Records shown: Begin

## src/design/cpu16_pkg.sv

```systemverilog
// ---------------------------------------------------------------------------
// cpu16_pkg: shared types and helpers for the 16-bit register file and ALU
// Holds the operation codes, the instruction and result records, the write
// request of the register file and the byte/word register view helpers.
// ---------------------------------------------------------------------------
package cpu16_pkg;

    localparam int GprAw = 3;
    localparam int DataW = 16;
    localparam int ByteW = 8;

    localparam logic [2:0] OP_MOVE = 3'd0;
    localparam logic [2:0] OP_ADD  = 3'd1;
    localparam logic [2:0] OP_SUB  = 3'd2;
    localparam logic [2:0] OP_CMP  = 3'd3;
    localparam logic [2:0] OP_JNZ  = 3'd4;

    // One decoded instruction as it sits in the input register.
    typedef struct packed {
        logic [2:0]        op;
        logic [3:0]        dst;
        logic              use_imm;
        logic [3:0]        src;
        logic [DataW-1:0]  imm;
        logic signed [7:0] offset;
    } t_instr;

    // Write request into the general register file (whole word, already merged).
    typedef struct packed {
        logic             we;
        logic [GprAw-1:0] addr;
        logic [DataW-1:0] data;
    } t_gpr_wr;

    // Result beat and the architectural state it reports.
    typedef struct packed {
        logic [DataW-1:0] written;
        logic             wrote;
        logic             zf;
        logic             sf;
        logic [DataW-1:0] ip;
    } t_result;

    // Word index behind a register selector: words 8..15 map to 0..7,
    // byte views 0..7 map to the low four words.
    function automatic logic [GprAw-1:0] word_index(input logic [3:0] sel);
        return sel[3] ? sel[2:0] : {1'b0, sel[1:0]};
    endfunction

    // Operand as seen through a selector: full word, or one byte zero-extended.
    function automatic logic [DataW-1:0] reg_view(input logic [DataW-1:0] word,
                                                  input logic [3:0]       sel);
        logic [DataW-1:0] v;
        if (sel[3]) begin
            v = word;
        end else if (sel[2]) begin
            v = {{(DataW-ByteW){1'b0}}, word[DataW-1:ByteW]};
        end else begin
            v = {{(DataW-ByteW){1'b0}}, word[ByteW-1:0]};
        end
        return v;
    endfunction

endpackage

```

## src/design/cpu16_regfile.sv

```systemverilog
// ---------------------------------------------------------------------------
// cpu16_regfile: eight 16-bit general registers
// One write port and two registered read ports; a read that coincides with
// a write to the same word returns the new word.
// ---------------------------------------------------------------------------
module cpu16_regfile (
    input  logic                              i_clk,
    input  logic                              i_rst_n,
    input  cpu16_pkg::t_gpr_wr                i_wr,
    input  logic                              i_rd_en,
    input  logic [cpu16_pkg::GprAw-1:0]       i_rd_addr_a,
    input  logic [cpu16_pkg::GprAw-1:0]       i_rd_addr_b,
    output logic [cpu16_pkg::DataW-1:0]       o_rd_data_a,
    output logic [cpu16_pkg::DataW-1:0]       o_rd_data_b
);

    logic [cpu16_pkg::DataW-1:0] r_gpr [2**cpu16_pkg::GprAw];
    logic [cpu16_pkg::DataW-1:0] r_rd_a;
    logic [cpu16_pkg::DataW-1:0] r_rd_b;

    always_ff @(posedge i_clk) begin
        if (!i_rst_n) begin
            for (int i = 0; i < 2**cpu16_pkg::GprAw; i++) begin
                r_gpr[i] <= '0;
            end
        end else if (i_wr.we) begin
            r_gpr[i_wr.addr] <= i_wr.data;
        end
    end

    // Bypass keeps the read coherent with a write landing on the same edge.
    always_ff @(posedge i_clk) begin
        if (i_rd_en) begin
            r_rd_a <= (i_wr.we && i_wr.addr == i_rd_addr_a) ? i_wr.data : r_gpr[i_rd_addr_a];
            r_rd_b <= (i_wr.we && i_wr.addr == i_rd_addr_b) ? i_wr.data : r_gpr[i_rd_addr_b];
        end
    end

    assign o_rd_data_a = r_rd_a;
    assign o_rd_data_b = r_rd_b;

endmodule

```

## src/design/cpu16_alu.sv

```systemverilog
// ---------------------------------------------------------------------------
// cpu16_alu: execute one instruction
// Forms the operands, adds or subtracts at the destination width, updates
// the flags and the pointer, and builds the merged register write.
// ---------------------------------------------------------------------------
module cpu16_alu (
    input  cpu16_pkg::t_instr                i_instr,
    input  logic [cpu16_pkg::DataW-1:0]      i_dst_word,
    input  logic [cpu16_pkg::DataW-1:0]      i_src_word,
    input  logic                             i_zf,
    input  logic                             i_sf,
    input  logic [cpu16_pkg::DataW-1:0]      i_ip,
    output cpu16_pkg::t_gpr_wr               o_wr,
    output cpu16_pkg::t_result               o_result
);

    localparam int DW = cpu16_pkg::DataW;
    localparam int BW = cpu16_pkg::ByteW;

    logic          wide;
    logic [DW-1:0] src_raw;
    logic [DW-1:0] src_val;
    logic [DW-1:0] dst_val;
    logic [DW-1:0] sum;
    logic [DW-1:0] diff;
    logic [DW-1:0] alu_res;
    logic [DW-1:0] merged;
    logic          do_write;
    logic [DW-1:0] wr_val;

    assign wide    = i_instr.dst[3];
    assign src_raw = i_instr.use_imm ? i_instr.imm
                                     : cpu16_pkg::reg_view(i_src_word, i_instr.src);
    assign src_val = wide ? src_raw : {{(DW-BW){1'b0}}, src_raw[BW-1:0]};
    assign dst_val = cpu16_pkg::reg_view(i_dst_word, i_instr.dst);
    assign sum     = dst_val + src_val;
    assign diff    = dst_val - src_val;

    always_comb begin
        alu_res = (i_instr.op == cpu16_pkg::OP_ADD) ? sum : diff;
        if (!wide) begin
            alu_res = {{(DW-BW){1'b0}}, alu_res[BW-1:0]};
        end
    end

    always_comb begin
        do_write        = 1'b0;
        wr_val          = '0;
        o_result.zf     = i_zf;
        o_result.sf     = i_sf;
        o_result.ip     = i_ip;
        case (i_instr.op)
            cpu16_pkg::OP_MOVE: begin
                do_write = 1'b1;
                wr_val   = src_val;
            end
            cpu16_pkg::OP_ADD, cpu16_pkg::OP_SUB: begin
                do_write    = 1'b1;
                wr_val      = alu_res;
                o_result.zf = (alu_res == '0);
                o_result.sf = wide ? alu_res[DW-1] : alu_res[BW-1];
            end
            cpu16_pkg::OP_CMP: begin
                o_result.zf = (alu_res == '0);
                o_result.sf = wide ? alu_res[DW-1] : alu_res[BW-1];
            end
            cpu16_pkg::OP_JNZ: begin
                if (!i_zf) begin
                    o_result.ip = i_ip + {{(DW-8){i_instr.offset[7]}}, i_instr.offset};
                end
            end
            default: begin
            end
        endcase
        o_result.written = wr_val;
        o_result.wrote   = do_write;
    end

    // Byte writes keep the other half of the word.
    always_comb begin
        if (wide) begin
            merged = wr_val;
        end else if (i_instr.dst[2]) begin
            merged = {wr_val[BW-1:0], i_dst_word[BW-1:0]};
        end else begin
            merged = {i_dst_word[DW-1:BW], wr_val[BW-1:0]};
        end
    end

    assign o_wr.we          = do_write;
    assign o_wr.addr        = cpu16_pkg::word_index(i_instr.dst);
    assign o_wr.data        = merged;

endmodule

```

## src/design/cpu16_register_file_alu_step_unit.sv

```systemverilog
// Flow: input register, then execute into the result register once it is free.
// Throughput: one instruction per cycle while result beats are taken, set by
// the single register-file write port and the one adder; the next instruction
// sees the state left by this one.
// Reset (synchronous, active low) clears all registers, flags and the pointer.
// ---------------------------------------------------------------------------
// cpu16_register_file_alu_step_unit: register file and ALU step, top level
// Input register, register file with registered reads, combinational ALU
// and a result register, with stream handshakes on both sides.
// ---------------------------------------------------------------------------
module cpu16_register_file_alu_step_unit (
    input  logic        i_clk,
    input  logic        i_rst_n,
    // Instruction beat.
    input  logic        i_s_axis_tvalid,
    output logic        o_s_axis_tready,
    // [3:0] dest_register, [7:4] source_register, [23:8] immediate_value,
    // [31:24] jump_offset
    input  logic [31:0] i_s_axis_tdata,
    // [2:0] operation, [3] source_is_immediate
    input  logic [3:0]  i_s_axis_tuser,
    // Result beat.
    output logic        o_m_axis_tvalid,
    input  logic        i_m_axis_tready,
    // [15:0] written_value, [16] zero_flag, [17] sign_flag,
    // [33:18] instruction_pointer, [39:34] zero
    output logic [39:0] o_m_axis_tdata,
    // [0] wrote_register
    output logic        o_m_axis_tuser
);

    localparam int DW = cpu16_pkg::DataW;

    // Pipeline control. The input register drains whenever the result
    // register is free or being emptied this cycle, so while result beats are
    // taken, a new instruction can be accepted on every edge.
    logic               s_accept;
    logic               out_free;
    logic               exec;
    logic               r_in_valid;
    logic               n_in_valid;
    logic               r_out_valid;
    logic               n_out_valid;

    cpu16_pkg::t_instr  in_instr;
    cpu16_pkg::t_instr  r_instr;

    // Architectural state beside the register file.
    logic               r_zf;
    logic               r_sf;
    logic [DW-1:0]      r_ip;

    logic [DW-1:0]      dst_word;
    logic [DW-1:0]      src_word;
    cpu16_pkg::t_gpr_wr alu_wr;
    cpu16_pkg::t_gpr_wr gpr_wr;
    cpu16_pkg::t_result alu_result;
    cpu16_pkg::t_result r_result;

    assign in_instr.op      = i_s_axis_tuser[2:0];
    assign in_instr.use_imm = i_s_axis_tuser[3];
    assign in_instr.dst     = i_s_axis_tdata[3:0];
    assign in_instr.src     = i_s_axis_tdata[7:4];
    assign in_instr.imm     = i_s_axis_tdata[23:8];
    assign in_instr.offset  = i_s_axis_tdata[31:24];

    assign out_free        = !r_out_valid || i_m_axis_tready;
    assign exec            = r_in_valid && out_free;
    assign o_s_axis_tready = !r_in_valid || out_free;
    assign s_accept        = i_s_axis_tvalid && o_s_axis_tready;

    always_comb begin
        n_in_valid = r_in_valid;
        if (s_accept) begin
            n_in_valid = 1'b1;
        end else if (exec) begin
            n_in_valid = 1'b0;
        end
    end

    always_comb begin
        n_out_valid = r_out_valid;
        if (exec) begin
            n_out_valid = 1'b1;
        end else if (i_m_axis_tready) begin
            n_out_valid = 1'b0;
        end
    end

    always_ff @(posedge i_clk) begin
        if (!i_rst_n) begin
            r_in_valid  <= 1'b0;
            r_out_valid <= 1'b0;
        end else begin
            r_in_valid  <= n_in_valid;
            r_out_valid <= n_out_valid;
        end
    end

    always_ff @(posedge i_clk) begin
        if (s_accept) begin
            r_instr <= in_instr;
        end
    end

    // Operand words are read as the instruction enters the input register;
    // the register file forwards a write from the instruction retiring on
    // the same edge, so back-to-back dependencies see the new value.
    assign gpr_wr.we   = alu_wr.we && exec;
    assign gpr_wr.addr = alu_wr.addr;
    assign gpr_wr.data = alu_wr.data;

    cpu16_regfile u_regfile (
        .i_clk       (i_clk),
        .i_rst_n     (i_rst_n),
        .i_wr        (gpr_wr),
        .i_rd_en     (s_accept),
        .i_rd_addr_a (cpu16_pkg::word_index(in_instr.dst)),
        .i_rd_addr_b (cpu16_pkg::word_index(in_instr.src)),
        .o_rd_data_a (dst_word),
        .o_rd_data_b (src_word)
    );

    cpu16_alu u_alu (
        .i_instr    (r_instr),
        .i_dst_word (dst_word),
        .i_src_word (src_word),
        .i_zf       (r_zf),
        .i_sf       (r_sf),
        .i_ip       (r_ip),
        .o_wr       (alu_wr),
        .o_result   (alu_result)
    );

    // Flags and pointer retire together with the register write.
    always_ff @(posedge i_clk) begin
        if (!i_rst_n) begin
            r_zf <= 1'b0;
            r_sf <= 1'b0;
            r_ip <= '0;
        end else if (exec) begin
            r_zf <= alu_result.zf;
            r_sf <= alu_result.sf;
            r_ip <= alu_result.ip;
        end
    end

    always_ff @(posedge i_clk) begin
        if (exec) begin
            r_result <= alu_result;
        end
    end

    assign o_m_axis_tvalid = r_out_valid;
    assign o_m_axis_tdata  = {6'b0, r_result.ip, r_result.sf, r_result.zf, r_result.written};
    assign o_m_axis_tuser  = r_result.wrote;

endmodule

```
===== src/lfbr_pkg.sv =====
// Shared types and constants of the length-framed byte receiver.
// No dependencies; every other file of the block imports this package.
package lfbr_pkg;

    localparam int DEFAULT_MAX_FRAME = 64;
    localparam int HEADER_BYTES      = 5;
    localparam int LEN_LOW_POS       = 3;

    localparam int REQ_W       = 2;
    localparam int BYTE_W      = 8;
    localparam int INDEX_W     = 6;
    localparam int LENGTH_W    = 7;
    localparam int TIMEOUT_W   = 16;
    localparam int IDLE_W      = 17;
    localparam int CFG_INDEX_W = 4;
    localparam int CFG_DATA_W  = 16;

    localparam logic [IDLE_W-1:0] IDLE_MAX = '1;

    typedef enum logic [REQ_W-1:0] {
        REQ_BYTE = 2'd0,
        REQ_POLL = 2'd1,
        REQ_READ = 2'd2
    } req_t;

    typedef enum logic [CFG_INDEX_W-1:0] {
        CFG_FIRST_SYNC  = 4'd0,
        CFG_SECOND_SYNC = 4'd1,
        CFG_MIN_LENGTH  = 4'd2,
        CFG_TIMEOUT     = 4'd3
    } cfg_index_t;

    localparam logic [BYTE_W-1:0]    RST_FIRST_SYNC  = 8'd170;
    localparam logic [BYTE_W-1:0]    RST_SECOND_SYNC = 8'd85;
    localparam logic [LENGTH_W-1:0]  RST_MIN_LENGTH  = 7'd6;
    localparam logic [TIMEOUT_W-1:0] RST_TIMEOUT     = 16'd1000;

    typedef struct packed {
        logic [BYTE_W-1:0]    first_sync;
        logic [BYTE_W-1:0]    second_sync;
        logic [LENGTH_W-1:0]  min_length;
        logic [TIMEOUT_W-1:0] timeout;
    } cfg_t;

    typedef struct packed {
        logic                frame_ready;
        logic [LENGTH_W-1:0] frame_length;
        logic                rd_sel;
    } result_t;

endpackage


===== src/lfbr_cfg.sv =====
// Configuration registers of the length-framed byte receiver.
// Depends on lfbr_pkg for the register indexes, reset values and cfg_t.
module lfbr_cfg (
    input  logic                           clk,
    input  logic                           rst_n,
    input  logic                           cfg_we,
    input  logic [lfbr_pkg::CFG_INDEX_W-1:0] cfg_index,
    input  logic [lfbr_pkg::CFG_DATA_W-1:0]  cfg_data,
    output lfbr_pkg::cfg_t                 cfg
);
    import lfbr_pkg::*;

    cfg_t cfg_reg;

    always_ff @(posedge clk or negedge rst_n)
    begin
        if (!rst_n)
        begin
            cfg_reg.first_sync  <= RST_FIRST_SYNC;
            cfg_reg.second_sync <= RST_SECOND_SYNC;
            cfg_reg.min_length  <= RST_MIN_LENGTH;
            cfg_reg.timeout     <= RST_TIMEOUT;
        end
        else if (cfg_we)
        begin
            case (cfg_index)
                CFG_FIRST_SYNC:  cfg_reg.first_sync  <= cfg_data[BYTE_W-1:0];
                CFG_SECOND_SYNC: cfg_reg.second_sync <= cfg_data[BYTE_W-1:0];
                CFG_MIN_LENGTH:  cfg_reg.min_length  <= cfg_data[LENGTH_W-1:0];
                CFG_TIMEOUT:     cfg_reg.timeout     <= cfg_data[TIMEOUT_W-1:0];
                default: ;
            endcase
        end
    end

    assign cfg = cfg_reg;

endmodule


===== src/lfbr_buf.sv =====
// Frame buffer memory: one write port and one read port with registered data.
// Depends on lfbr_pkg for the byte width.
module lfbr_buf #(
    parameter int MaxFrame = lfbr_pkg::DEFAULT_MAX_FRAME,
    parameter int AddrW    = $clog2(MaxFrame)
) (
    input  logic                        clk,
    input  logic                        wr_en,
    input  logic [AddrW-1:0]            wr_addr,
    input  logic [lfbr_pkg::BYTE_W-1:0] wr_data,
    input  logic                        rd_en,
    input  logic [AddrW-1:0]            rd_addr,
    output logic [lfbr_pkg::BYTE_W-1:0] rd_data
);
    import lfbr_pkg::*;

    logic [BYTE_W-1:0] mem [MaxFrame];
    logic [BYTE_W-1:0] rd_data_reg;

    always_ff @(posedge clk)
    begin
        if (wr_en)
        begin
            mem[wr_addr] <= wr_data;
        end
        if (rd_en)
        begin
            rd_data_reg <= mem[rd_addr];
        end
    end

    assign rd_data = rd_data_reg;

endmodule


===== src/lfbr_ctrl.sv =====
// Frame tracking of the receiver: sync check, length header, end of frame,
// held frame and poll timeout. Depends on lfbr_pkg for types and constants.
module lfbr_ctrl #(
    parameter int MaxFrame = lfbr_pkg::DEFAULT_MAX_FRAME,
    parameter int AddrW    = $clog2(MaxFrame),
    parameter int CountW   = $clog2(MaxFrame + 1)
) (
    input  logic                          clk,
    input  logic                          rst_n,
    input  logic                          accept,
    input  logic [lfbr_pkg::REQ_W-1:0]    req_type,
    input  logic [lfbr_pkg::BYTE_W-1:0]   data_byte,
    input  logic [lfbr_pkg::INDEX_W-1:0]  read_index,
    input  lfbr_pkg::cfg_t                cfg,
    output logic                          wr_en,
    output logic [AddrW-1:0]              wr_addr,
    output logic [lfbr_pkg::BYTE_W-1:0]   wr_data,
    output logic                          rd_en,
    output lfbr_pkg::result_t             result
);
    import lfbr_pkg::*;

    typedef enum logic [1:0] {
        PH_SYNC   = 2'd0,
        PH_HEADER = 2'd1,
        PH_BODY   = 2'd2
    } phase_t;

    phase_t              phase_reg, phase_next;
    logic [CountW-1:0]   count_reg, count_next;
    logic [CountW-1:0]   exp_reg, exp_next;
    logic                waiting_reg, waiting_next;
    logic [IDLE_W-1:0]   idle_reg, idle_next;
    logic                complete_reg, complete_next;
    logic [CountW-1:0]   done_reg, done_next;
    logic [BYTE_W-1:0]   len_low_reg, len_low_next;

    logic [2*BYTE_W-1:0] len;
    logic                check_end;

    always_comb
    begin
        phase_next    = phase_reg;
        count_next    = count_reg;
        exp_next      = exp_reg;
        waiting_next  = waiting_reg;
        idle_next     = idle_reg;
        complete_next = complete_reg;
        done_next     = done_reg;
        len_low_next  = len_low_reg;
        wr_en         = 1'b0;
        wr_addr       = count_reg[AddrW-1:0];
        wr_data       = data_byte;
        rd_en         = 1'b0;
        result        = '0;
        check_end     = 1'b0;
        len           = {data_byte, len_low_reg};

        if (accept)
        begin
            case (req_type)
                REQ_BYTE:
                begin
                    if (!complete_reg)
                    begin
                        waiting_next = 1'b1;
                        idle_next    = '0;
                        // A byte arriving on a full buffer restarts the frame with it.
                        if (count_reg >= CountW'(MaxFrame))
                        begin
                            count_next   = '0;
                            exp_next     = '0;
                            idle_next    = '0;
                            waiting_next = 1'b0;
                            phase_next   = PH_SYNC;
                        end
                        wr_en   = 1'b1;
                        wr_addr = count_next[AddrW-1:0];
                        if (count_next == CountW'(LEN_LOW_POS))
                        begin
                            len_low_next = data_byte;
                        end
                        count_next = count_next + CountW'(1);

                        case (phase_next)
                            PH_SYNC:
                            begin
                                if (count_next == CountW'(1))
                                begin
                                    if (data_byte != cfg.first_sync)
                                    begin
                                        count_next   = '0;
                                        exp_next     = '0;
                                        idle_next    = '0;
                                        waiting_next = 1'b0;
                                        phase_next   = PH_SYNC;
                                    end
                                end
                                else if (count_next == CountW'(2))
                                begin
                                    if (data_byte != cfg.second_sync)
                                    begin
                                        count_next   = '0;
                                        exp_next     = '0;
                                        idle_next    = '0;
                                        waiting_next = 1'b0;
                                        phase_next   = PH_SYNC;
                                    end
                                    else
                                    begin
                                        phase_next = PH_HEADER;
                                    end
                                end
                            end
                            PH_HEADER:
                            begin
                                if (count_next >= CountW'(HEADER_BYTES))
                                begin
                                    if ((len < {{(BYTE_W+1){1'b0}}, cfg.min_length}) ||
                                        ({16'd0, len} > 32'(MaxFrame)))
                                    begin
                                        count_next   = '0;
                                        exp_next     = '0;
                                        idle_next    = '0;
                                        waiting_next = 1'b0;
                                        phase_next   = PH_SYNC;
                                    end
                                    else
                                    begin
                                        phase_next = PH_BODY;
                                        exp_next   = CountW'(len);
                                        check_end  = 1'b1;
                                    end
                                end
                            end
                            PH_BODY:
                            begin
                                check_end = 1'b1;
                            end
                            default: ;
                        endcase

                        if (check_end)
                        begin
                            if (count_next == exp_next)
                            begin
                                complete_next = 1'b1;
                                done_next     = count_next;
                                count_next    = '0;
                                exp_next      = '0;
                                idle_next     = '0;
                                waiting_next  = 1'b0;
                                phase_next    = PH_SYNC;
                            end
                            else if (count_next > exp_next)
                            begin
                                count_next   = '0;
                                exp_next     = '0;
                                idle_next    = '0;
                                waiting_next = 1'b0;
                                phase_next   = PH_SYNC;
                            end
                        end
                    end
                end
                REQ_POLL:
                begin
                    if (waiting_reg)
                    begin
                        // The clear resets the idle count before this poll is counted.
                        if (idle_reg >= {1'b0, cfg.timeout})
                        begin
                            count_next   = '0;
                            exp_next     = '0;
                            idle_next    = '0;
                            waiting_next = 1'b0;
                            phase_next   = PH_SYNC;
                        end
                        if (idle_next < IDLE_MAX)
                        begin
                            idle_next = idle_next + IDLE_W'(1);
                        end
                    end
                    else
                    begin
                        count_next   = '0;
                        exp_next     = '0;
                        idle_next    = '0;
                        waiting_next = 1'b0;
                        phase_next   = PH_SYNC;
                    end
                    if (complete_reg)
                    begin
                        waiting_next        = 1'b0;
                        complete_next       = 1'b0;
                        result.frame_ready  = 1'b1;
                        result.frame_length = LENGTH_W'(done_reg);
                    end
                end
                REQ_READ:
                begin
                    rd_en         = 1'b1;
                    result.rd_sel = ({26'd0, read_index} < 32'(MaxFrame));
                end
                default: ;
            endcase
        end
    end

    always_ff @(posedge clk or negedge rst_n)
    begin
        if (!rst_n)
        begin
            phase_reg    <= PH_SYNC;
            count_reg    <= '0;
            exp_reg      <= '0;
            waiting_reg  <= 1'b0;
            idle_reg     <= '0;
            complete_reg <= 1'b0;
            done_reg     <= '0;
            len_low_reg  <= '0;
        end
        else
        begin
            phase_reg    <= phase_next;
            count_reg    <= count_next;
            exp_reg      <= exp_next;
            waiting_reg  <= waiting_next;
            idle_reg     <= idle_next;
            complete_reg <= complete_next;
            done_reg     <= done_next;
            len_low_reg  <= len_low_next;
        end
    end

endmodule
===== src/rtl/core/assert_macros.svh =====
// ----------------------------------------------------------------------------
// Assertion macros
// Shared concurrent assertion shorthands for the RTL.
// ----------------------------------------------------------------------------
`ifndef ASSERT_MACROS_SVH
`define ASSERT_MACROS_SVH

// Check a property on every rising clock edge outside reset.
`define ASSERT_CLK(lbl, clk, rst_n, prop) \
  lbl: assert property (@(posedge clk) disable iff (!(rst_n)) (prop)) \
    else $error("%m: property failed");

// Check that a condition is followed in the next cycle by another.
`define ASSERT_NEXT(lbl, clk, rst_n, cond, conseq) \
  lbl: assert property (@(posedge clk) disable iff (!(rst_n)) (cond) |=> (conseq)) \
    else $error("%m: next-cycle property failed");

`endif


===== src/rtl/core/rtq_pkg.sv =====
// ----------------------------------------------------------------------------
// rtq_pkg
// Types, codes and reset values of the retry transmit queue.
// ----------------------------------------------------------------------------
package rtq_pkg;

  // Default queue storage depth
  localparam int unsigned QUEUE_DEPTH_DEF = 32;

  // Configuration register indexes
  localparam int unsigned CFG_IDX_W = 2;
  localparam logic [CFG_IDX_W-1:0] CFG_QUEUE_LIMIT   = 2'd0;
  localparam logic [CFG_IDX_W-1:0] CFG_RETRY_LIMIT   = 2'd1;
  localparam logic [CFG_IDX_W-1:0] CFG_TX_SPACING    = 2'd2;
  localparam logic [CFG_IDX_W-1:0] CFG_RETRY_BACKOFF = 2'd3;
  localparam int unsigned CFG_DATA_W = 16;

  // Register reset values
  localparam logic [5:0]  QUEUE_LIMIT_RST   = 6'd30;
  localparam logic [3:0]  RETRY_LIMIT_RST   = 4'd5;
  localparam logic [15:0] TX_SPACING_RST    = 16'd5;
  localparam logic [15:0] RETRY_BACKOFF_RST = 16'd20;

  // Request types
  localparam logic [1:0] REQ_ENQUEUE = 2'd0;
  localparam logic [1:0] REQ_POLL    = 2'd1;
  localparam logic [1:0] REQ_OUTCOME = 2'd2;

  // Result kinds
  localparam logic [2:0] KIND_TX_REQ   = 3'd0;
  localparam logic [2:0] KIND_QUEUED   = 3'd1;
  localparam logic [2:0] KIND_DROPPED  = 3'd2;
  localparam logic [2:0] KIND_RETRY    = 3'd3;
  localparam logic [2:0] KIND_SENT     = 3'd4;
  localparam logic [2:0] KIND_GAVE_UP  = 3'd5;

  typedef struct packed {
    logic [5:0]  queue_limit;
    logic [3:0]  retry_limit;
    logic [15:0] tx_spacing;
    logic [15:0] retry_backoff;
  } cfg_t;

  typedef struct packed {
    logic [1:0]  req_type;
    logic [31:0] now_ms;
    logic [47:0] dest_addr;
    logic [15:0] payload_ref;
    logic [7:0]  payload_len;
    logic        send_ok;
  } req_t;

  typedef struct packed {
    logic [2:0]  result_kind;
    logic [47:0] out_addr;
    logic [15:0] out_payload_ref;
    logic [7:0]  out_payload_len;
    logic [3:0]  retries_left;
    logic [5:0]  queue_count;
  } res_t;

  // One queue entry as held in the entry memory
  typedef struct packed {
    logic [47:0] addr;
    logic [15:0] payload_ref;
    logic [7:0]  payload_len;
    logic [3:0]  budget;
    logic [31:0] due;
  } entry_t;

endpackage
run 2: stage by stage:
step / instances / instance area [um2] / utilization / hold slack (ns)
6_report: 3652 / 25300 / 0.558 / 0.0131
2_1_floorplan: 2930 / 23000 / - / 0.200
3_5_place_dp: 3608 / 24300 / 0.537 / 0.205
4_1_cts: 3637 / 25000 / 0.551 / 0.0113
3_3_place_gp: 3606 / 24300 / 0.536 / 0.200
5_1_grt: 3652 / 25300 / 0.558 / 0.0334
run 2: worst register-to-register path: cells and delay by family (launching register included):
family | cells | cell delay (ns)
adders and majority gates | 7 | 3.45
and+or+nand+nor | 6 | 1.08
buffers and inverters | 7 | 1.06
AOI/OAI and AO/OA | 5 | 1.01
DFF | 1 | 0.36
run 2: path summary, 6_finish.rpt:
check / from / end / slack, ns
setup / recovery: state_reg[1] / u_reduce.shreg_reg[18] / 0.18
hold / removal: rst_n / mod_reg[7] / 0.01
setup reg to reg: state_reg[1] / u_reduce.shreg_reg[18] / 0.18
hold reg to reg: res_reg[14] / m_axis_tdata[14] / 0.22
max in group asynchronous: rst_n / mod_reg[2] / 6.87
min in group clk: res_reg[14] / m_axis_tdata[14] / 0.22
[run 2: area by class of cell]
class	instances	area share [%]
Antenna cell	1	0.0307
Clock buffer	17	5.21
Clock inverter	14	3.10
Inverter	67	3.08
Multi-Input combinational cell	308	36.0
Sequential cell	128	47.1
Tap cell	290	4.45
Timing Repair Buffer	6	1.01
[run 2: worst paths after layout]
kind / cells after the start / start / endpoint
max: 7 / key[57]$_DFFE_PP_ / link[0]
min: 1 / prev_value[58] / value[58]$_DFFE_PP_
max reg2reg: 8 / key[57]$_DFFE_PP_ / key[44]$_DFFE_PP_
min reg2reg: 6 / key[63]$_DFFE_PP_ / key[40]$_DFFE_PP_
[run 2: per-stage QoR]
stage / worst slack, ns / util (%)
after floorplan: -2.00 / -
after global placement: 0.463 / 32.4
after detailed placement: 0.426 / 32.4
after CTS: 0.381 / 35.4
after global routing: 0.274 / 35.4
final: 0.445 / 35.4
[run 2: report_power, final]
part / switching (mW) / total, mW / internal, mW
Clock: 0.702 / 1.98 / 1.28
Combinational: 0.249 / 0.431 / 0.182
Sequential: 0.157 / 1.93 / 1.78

Records shown: End

What you need to do:
Lines with "selector": return each one from the data above.

Your response:
    // Word index behind a register selector: words 8..15 map to 0..7,
    // Operand as seen through a selector: full word, or one byte zero-extended.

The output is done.